What a crop of crazies. And it’s important to bear in mind that these are not fringe-party candidates. These are candidates of the mainstream Republican Party. That’s pretty scary.
Mayor Michael Bloomberg is among the many Americans who are deeply concerned about the tenor–and content–of this year’s political debate. And he is willing to use his credibility and his bully pulpit to try to drag politics back to the center.
Mr. Bloomberg will spend the next few weeks campaigning for an array of candidates from both parties who shared his centrist views. The mayor is supporting Republican Meg Whitman’s gubernatorial campaign in California and the effort by embattled Senate Majority Leader Harry Reid, a Democrat, to retain his seat in Nevada.
The mayor’s effort is necessary and worthwhile. There are far too many demagogues on the campaign trail and in television studios this campaign season. A reasonable voice will remind Americans that bitter, even hateful, partisanship may drive ratings for Fox News and MSNBC, but it does nothing to solve the nation’s problems.

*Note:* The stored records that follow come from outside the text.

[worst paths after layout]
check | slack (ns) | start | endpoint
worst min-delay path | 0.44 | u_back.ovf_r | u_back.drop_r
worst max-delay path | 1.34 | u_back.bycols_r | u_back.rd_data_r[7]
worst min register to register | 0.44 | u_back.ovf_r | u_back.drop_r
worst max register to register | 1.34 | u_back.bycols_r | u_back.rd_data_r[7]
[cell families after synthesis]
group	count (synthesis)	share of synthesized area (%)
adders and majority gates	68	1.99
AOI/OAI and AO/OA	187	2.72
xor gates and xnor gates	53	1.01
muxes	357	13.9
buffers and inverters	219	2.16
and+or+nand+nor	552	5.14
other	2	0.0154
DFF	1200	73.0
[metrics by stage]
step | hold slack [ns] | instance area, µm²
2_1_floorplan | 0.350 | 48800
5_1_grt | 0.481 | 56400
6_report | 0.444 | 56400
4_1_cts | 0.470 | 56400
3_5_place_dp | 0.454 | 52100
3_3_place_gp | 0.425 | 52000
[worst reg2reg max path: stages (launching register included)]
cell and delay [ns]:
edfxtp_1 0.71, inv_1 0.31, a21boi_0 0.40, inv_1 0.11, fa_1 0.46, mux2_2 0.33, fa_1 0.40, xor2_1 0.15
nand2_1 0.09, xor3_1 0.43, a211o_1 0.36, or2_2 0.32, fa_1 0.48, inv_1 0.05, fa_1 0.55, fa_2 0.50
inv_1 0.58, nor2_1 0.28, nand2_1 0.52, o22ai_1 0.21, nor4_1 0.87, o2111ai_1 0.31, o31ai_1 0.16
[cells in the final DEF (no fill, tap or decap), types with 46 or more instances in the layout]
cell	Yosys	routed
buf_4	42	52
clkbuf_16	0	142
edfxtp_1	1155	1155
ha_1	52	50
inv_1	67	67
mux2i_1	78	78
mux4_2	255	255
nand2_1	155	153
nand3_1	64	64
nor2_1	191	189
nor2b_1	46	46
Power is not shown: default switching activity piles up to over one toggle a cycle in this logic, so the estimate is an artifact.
File: src/hw/rtl/acmm_pkg.sv
// Shared types and codes of the channel mixing matrix.
`default_nettype none

package acmm_pkg;

    // Request codes on the request channel.
    localparam logic [1:0] REQ_SAMPLE   = 2'd0;
    localparam logic [1:0] REQ_COEF     = 2'd1;
    localparam logic [1:0] REQ_IDENTITY = 2'd2;

    // Configuration register indexes, port widths and the reset count.
    localparam int CFG_IDX_BITS  = 4;
    localparam int CFG_DATA_BITS = 4;
    localparam logic [CFG_IDX_BITS-1:0]  CFG_IN_CHANNELS  = 4'd0;
    localparam logic [CFG_IDX_BITS-1:0]  CFG_OUT_CHANNELS = 4'd1;
    localparam logic [CFG_DATA_BITS-1:0] CFG_RESET_COUNT  = 4'd2;

    // Microprogram step addresses.
    typedef logic [2:0] step_t;
    localparam step_t STEP_IDLE   = 3'd0;
    localparam step_t STEP_READ   = 3'd1;
    localparam step_t STEP_MUL    = 3'd2;
    localparam step_t STEP_ACC    = 3'd3;
    localparam step_t STEP_ROUND  = 3'd4;
    localparam step_t STEP_EMIT   = 3'd5;
    localparam step_t STEP_ROWCHK = 3'd6;
    localparam step_t STEP_LOOP   = 3'd7;

    typedef enum logic [1:0] {
        ACC_HOLD,
        ACC_CLEAR,
        ACC_ADD,
        ACC_ROUND
    } acc_op_t;

    typedef enum logic [2:0] {
        COND_NEVER,
        COND_NO_START,
        COND_COL_MORE,
        COND_OUT_BUSY,
        COND_ROWS_DONE,
        COND_ALWAYS
    } cond_t;

    // One control word of the microprogram.
    typedef struct packed {
        logic    in_ready;
        logic    rd_en;
        logic    mul_en;
        acc_op_t acc_op;
        logic    clr_idx;
        logic    col_inc;
        logic    emit;
        cond_t   cond;
        step_t   target;
    } acmm_ctrl_t;

    // Datapath flags tested by the jump conditions.
    typedef struct packed {
        logic start;
        logic col_more;
        logic rows_done;
        logic out_busy;
    } acmm_status_t;

endpackage

`default_nettype wire

File: src/hw/rtl/acmm_if.sv
// Request, result and configuration channel interfaces of the mixing matrix.
`default_nettype none

interface acmm_req_if #(
    parameter int SAMPLE_BITS = 16,
    parameter int COEF_BITS   = 16
);
    logic                          valid;
    logic                          ready;
    logic [1:0]                    req_type;
    logic signed [SAMPLE_BITS-1:0] sample;
    logic [2:0]                    coef_in_channel;
    logic [2:0]                    coef_out_channel;
    logic signed [COEF_BITS-1:0]   coef_value;

    modport source (
        output valid, req_type, sample, coef_in_channel, coef_out_channel, coef_value,
        input  ready
    );
    modport sink (
        input  valid, req_type, sample, coef_in_channel, coef_out_channel, coef_value,
        output ready
    );
endinterface

interface acmm_res_if #(
    parameter int SAMPLE_BITS = 16
);
    logic                          valid;
    logic                          ready;
    logic signed [SAMPLE_BITS-1:0] mixed_sample;
    logic [2:0]                    out_channel;
    logic                          frame_last;

    modport source (
        output valid, mixed_sample, out_channel, frame_last,
        input  ready
    );
    modport sink (
        input  valid, mixed_sample, out_channel, frame_last,
        output ready
    );
endinterface

interface acmm_cfg_if;
    logic       valid;
    logic       ready;
    logic [3:0] index;
    logic [3:0] data;

    modport source (
        output valid, index, data,
        input  ready
    );
    modport sink (
        input  valid, index, data,
        output ready
    );
endinterface

`default_nettype wire

File: src/hw/rtl/acmm_ucode_rom.sv
// Microprogram store: one control word per step of the mixing loop.
`default_nettype none

module acmm_ucode_rom import acmm_pkg::*; (
    input  step_t      step,
    output acmm_ctrl_t ctrl
);

    always_comb
    begin
        ctrl        = '0;
        ctrl.acc_op = ACC_HOLD;
        ctrl.cond   = COND_NEVER;
        ctrl.target = STEP_IDLE;
        case (step)
            STEP_IDLE:
            begin
                // take requests; leave only when a sample closes a frame
                ctrl.in_ready = 1'b1;
                ctrl.acc_op   = ACC_CLEAR;
                ctrl.clr_idx  = 1'b1;
                ctrl.cond     = COND_NO_START;
                ctrl.target   = STEP_IDLE;
            end
            STEP_READ:
            begin
                ctrl.rd_en = 1'b1;
            end
            STEP_MUL:
            begin
                ctrl.mul_en  = 1'b1;
                ctrl.col_inc = 1'b1;
            end
            STEP_ACC:
            begin
                ctrl.acc_op = ACC_ADD;
                ctrl.cond   = COND_COL_MORE;
                ctrl.target = STEP_READ;
            end
            STEP_ROUND:
            begin
                ctrl.acc_op = ACC_ROUND;
            end
            STEP_EMIT:
            begin
                // hold here while the result register is full and res is not ready
                ctrl.emit   = 1'b1;
                ctrl.cond   = COND_OUT_BUSY;
                ctrl.target = STEP_EMIT;
            end
            STEP_ROWCHK:
            begin
                ctrl.cond   = COND_ROWS_DONE;
                ctrl.target = STEP_IDLE;
            end
            STEP_LOOP:
            begin
                ctrl.cond   = COND_ALWAYS;
                ctrl.target = STEP_READ;
            end
            default:
            begin
                ctrl.cond   = COND_ALWAYS;
                ctrl.target = STEP_IDLE;
            end
        endcase
    end

endmodule

`default_nettype wire

File: src/hw/rtl/acmm_seq.sv
// Step counter with conditional jumps over the microprogram store.
`default_nettype none

module acmm_seq import acmm_pkg::*; (
    input  logic         clk,
    input  logic         rst_n,
    input  acmm_status_t status,
    output acmm_ctrl_t   ctrl,
    output step_t        step
);

    step_t step_reg;
    step_t step_next;
    logic  jump;

    acmm_ucode_rom u_rom (
        .step (step_reg),
        .ctrl (ctrl)
    );

    always_comb
    begin
        case (ctrl.cond)
            COND_NEVER:     jump = 1'b0;
            COND_NO_START:  jump = !status.start;
            COND_COL_MORE:  jump = status.col_more;
            COND_OUT_BUSY:  jump = status.out_busy;
            COND_ROWS_DONE: jump = status.rows_done;
            COND_ALWAYS:    jump = 1'b1;
            default:        jump = 1'b1;
        endcase
        step_next = jump ? ctrl.target : step_reg + step_t'(1);
    end

    always_ff @(posedge clk or negedge rst_n)
    begin
        if (!rst_n)
        begin
            step_reg <= STEP_IDLE;
        end
        else
        begin
            step_reg <= step_next;
        end
    end

    assign step = step_reg;

endmodule

`default_nettype wire

File: src/hw/rtl/acmm_datapath.sv
// Frame store, coefficient memory, shared multiply-accumulate and result register.
`default_nettype none

module acmm_datapath import acmm_pkg::*; #(
    parameter int MAX_CHANNELS = 8,
    parameter int SAMPLE_BITS  = 16,
    parameter int COEF_BITS    = 16,
    localparam int CNTW        = $clog2(MAX_CHANNELS + 1)
) (
    input  logic            clk,
    input  logic            rst_n,
    input  acmm_ctrl_t      ctrl,
    input  logic [CNTW-1:0] nin,
    input  logic [CNTW-1:0] nout,
    output acmm_status_t    status,
    acmm_req_if.sink        req,
    acmm_res_if.source      res
);

    localparam int IW     = (MAX_CHANNELS > 1) ? $clog2(MAX_CHANNELS) : 1;
    localparam int PW     = SAMPLE_BITS + COEF_BITS;
    localparam int AW     = SAMPLE_BITS + COEF_BITS + IW + 2;
    localparam int FRAC   = COEF_BITS - 2;
    localparam int DEPTH  = 2 ** (2 * IW);
    localparam bit SAT_EN = (AW > 63);

    localparam logic signed [COEF_BITS-1:0] COEF_ONE = COEF_BITS'(1 << FRAC);
    localparam logic signed [AW-1:0] HALF_W   = AW'(1) << (FRAC - 1);
    localparam logic signed [AW-1:0] ACC_HI_W = AW'(64'sh3FFF_FFFF_FFFF_FFFF);
    localparam logic signed [AW-1:0] ACC_LO_W = AW'(64'shC000_0000_0000_0000);
    localparam logic signed [AW-1:0] SMAX_W   =
        {{(AW - SAMPLE_BITS + 1){1'b0}}, {(SAMPLE_BITS - 1){1'b1}}};
    localparam logic signed [AW-1:0] SMIN_W   =
        {{(AW - SAMPLE_BITS + 1){1'b1}}, {(SAMPLE_BITS - 1){1'b0}}};
    localparam logic signed [SAMPLE_BITS-1:0] SMAX_S = {1'b0, {(SAMPLE_BITS - 1){1'b1}}};
    localparam logic signed [SAMPLE_BITS-1:0] SMIN_S = {1'b1, {(SAMPLE_BITS - 1){1'b0}}};

    logic signed [SAMPLE_BITS-1:0] frame_mem [MAX_CHANNELS];
    logic signed [COEF_BITS-1:0]   coef_mem  [DEPTH];

    logic [DEPTH-1:0]              coef_vld_reg, coef_vld_next;
    logic [IW-1:0]                 pos_reg, pos_next;
    logic [CNTW-1:0]               row_reg, row_next;
    logic [CNTW-1:0]               col_reg, col_next;
    logic                          out_valid_reg, out_valid_next;

    logic signed [COEF_BITS-1:0]   coef_rd_reg;
    logic                          vld_rd_reg;
    logic                          diag_rd_reg;
    logic signed [SAMPLE_BITS-1:0] samp_rd_reg;
    logic signed [PW-1:0]          prod_reg;
    logic signed [AW-1:0]          acc_reg, acc_next;
    logic signed [SAMPLE_BITS-1:0] out_sample_reg;
    logic [2:0]                    out_chan_reg;
    logic                          out_last_reg;

    logic                          in_fire;
    logic                          sample_wr;
    logic                          coef_wr;
    logic                          frame_end;
    logic                          emit_fire;
    logic [2*IW-1:0]               wr_addr;
    logic [2*IW-1:0]               rd_addr;
    logic signed [COEF_BITS-1:0]   coef_eff;
    logic signed [PW-1:0]          prod;
    logic signed [AW-1:0]          sum;
    logic signed [AW-1:0]          sum_sat;
    logic signed [AW-1:0]          rnd;
    logic signed [SAMPLE_BITS-1:0] rnd_sat;

    assign req.ready = ctrl.in_ready;
    assign in_fire   = req.valid && ctrl.in_ready;
    assign sample_wr = in_fire && (req.req_type == REQ_SAMPLE);
    assign coef_wr   = in_fire && (req.req_type == REQ_COEF)
                       && (int'(req.coef_in_channel) < MAX_CHANNELS)
                       && (int'(req.coef_out_channel) < MAX_CHANNELS);
    assign frame_end = (CNTW'(pos_reg) + CNTW'(1)) >= nin;
    assign emit_fire = ctrl.emit && !status.out_busy;

    assign wr_addr = {IW'(req.coef_out_channel), IW'(req.coef_in_channel)};
    assign rd_addr = {row_reg[IW-1:0], col_reg[IW-1:0]};

    assign status.start     = sample_wr && frame_end;
    assign status.col_more  = col_reg < nin;
    assign status.rows_done = row_reg >= nout;
    assign status.out_busy  = out_valid_reg && !res.ready;

    // entries never written since reset or the last identity request read as identity
    assign coef_eff = vld_rd_reg ? coef_rd_reg : (diag_rd_reg ? COEF_ONE : '0);
    assign prod     = samp_rd_reg * coef_eff;

    always_comb
    begin
        sum     = acc_reg + AW'(prod_reg);
        sum_sat = sum;
        if (SAT_EN && (sum > ACC_HI_W))
        begin
            sum_sat = ACC_HI_W;
        end
        else if (SAT_EN && (sum < ACC_LO_W))
        begin
            sum_sat = ACC_LO_W;
        end

        rnd = acc_reg >>> FRAC;
        if (rnd > SMAX_W)
        begin
            rnd_sat = SMAX_S;
        end
        else if (rnd < SMIN_W)
        begin
            rnd_sat = SMIN_S;
        end
        else
        begin
            rnd_sat = SAMPLE_BITS'(rnd);
        end

        case (ctrl.acc_op)
            ACC_HOLD:  acc_next = acc_reg;
            ACC_CLEAR: acc_next = '0;
            ACC_ADD:   acc_next = sum_sat;
            ACC_ROUND: acc_next = acc_reg + HALF_W;
            default:   acc_next = acc_reg;
        endcase
        if (emit_fire)
        begin
            acc_next = '0;
        end
    end

    always_comb
    begin
        coef_vld_next = coef_vld_reg;
        if (in_fire && (req.req_type == REQ_IDENTITY))
        begin
            coef_vld_next = '0;
        end
        else if (coef_wr)
        begin
            coef_vld_next[wr_addr] = 1'b1;
        end

        pos_next = pos_reg;
        if (sample_wr)
        begin
            pos_next = frame_end ? '0 : pos_reg + IW'(1);
        end

        row_next = row_reg;
        col_next = col_reg;
        if (ctrl.clr_idx)
        begin
            row_next = '0;
            col_next = '0;
        end
        else if (emit_fire)
        begin
            row_next = row_reg + CNTW'(1);
            col_next = '0;
        end
        else if (ctrl.col_inc)
        begin
            col_next = col_reg + CNTW'(1);
        end

        out_valid_next = out_valid_reg;
        if (emit_fire)
        begin
            out_valid_next = 1'b1;
        end
        else if (res.ready)
        begin
            out_valid_next = 1'b0;
        end
    end

    always_ff @(posedge clk or negedge rst_n)
    begin
        if (!rst_n)
        begin
            coef_vld_reg  <= '0;
            pos_reg       <= '0;
            row_reg       <= '0;
            col_reg       <= '0;
            out_valid_reg <= 1'b0;
        end
        else
        begin
            coef_vld_reg  <= coef_vld_next;
            pos_reg       <= pos_next;
            row_reg       <= row_next;
            col_reg       <= col_next;
            out_valid_reg <= out_valid_next;
        end
    end

    always_ff @(posedge clk)
    begin
        if (coef_wr)
        begin
            coef_mem[wr_addr] <= req.coef_value;
        end
        if (ctrl.rd_en)
        begin
            coef_rd_reg <= coef_mem[rd_addr];
        end
    end

    always_ff @(posedge clk)
    begin
        if (sample_wr)
        begin
            frame_mem[pos_reg] <= req.sample;
        end
        if (ctrl.rd_en)
        begin
            samp_rd_reg <= frame_mem[col_reg[IW-1:0]];
        end
    end

    always_ff @(posedge clk)
    begin
        if (ctrl.rd_en)
        begin
            vld_rd_reg  <= coef_vld_reg[rd_addr];
            diag_rd_reg <= (row_reg == col_reg);
        end
        if (ctrl.mul_en)
        begin
            prod_reg <= prod;
        end
        acc_reg <= acc_next;
        if (emit_fire)
        begin
            out_sample_reg <= rnd_sat;
            out_chan_reg   <= 3'(row_reg);
            out_last_reg   <= (row_reg + CNTW'(1)) == nout;
        end
    end

    assign res.valid        = out_valid_reg;
    assign res.mixed_sample = out_sample_reg;
    assign res.out_channel  = out_chan_reg;
    assign res.frame_last   = out_last_reg;

endmodule

`default_nettype wire

File: src/hw/rtl/audio_channel_matrix_mixer.sv
// Top level of the channel mixing matrix: configuration registers, sequencer and datapath.
`default_nettype none

// Channel mixing matrix. Interleaved samples arrive on req one channel at a time
// (req_type sample); coefficient writes and identity requests share the channel.
// Requests are taken in the idle step; the sample that closes a frame starts
// the microprogram, which runs all products through one shared multiplier, one
// input channel at a time through three steps (read, multiply, accumulate), then
// rounds, emits, checks the row and loops back; req stays not ready until the
// last row has been emitted, and a stall on res holds the emit step. Results
// come out in output channel order through a result register, so the last one
// of a frame may still wait on res while new requests are taken. The coefficient
// memory reads as identity after reset until entries are written; an identity
// request restores it by clearing the valid bits, and there is no clearing pass.
// Register counts of 0 act as 1 and counts above MAX_CHANNELS as MAX_CHANNELS;
// the cfg port is always ready.
module audio_channel_matrix_mixer import acmm_pkg::*; #(
    parameter int MAX_CHANNELS = 8,
    parameter int SAMPLE_BITS  = 16,
    parameter int COEF_BITS    = 16
) (
    input  logic       clk,
    input  logic       rst_n,
    acmm_req_if.sink   req,
    acmm_res_if.source res,
    acmm_cfg_if.sink   cfg
);

    localparam int CNTW = $clog2(MAX_CHANNELS + 1);

    logic [CFG_DATA_BITS-1:0] in_ch_reg, in_ch_next;
    logic [CFG_DATA_BITS-1:0] out_ch_reg, out_ch_next;
    logic [CNTW-1:0]          nin;
    logic [CNTW-1:0]          nout;
    acmm_ctrl_t               ctrl;
    acmm_status_t             status;
    step_t                    step;

    function automatic logic [CNTW-1:0] eff_count(input logic [CFG_DATA_BITS-1:0] v);
        logic [CNTW-1:0] r;
        if (v == '0)
        begin
            r = CNTW'(1);
        end
        else if (int'(v) > MAX_CHANNELS)
        begin
            r = CNTW'(MAX_CHANNELS);
        end
        else
        begin
            r = CNTW'(v);
        end
        return r;
    endfunction

    assign cfg.ready = 1'b1;

    always_comb
    begin
        in_ch_next  = in_ch_reg;
        out_ch_next = out_ch_reg;
        if (cfg.valid)
        begin
            case (cfg.index)
                CFG_IN_CHANNELS:  in_ch_next  = cfg.data;
                CFG_OUT_CHANNELS: out_ch_next = cfg.data;
                default:          ;
            endcase
        end
    end

    always_ff @(posedge clk or negedge rst_n)
    begin
        if (!rst_n)
        begin
            in_ch_reg  <= CFG_RESET_COUNT;
            out_ch_reg <= CFG_RESET_COUNT;
        end
        else
        begin
            in_ch_reg  <= in_ch_next;
            out_ch_reg <= out_ch_next;
        end
    end

    assign nin  = eff_count(in_ch_reg);
    assign nout = eff_count(out_ch_reg);

    acmm_seq u_seq (
        .clk    (clk),
        .rst_n  (rst_n),
        .status (status),
        .ctrl   (ctrl),
        .step   (step)
    );

    acmm_datapath #(
        .MAX_CHANNELS (MAX_CHANNELS),
        .SAMPLE_BITS  (SAMPLE_BITS),
        .COEF_BITS    (COEF_BITS)
    ) u_datapath (
        .clk    (clk),
        .rst_n  (rst_n),
        .ctrl   (ctrl),
        .nin    (nin),
        .nout   (nout),
        .status (status),
        .req    (req),
        .res    (res)
    );

`ifndef NO_ASSERTIONS
    // a frame-closing sample hands control to the mixing loop
    a_start_blocks_req: assert property (@(posedge clk) disable iff (!rst_n)
        status.start |=> !req.ready)
        else $error("request channel still ready after a frame started mixing");

    // a new result only appears out of the emit step
    a_result_from_emit: assert property (@(posedge clk) disable iff (!rst_n)
        $rose(res.valid) |-> $past(step == STEP_EMIT))
        else $error("result valid rose outside the emit step");

    // the row index stays inside the output count while products are read
    a_row_in_range: assert property (@(posedge clk) disable iff (!rst_n)
        (step == STEP_READ) |-> !status.rows_done)
        else $error("coefficient read past the last output channel");
`endif

endmodule

`default_nettype wire
File: src/flat_wrapper.sv
// flat-port wrapper written by rule: the top's interface ports become plain ports
module audio_channel_matrix_mixer_flat import acmm_pkg::*;
#(
    parameter int MAX_CHANNELS = 8,
    parameter int SAMPLE_BITS  = 16,
    parameter int COEF_BITS    = 16
)
  (clk, rst_n, req_valid, req_req_type, req_sample, req_coef_in_channel, req_coef_out_channel, req_coef_value, req_ready, res_valid, res_mixed_sample, res_out_channel, res_frame_last, res_ready, cfg_valid, cfg_index, cfg_data, cfg_ready);
  acmm_req_if #(.SAMPLE_BITS(SAMPLE_BITS), .COEF_BITS(COEF_BITS)) req_i ();
  acmm_res_if #(.SAMPLE_BITS(SAMPLE_BITS)) res_i ();
  acmm_cfg_if cfg_i ();
  input  logic clk;
  input  logic rst_n;
  input wire logic [$bits(req_i.valid)-1:0] req_valid;
  input wire logic [$bits(req_i.req_type)-1:0] req_req_type;
  input wire logic [$bits(req_i.sample)-1:0] req_sample;
  input wire logic [$bits(req_i.coef_in_channel)-1:0] req_coef_in_channel;
  input wire logic [$bits(req_i.coef_out_channel)-1:0] req_coef_out_channel;
  input wire logic [$bits(req_i.coef_value)-1:0] req_coef_value;
  output wire logic [$bits(req_i.ready)-1:0] req_ready;
  output wire logic [$bits(res_i.valid)-1:0] res_valid;
  output wire logic [$bits(res_i.mixed_sample)-1:0] res_mixed_sample;
  output wire logic [$bits(res_i.out_channel)-1:0] res_out_channel;
  output wire logic [$bits(res_i.frame_last)-1:0] res_frame_last;
  input wire logic [$bits(res_i.ready)-1:0] res_ready;
  input wire logic [$bits(cfg_i.valid)-1:0] cfg_valid;
  input wire logic [$bits(cfg_i.index)-1:0] cfg_index;
  input wire logic [$bits(cfg_i.data)-1:0] cfg_data;
  output wire logic [$bits(cfg_i.ready)-1:0] cfg_ready;
  assign req_i.valid = req_valid;
  assign req_i.req_type = req_req_type;
  assign req_i.sample = req_sample;
  assign req_i.coef_in_channel = req_coef_in_channel;
  assign req_i.coef_out_channel = req_coef_out_channel;
  assign req_i.coef_value = req_coef_value;
  assign req_ready = req_i.ready;
  assign res_valid = res_i.valid;
  assign res_mixed_sample = res_i.mixed_sample;
  assign res_out_channel = res_i.out_channel;
  assign res_frame_last = res_i.frame_last;
  assign res_i.ready = res_ready;
  assign cfg_i.valid = cfg_valid;
  assign cfg_i.index = cfg_index;
  assign cfg_i.data = cfg_data;
  assign cfg_ready = cfg_i.ready;
  audio_channel_matrix_mixer #(.MAX_CHANNELS(MAX_CHANNELS), .SAMPLE_BITS(SAMPLE_BITS), .COEF_BITS(COEF_BITS)) u_core (.clk(clk), .rst_n(rst_n), .req(req_i), .res(res_i), .cfg(cfg_i));
endmodule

Yes, people are angry. Mr. Bloomberg himself noted that some of his friends in business are angry, too, because they believe the Obama White House has gone out of its way to vilify legitimate business practices. But like most Americans, the mayor understands that today’s angry politicians, activists and commentators offer little in the way of positive, creative ideas. All they have are their full-throated voices, hoarse with rage but incapable of articulating a positive vision for the future.
Mr. Bloomberg has decided that candidates who oppose the voices of division and hatred need the support of those who find politics veering out of control. Nothing positive can come of a more divided nation.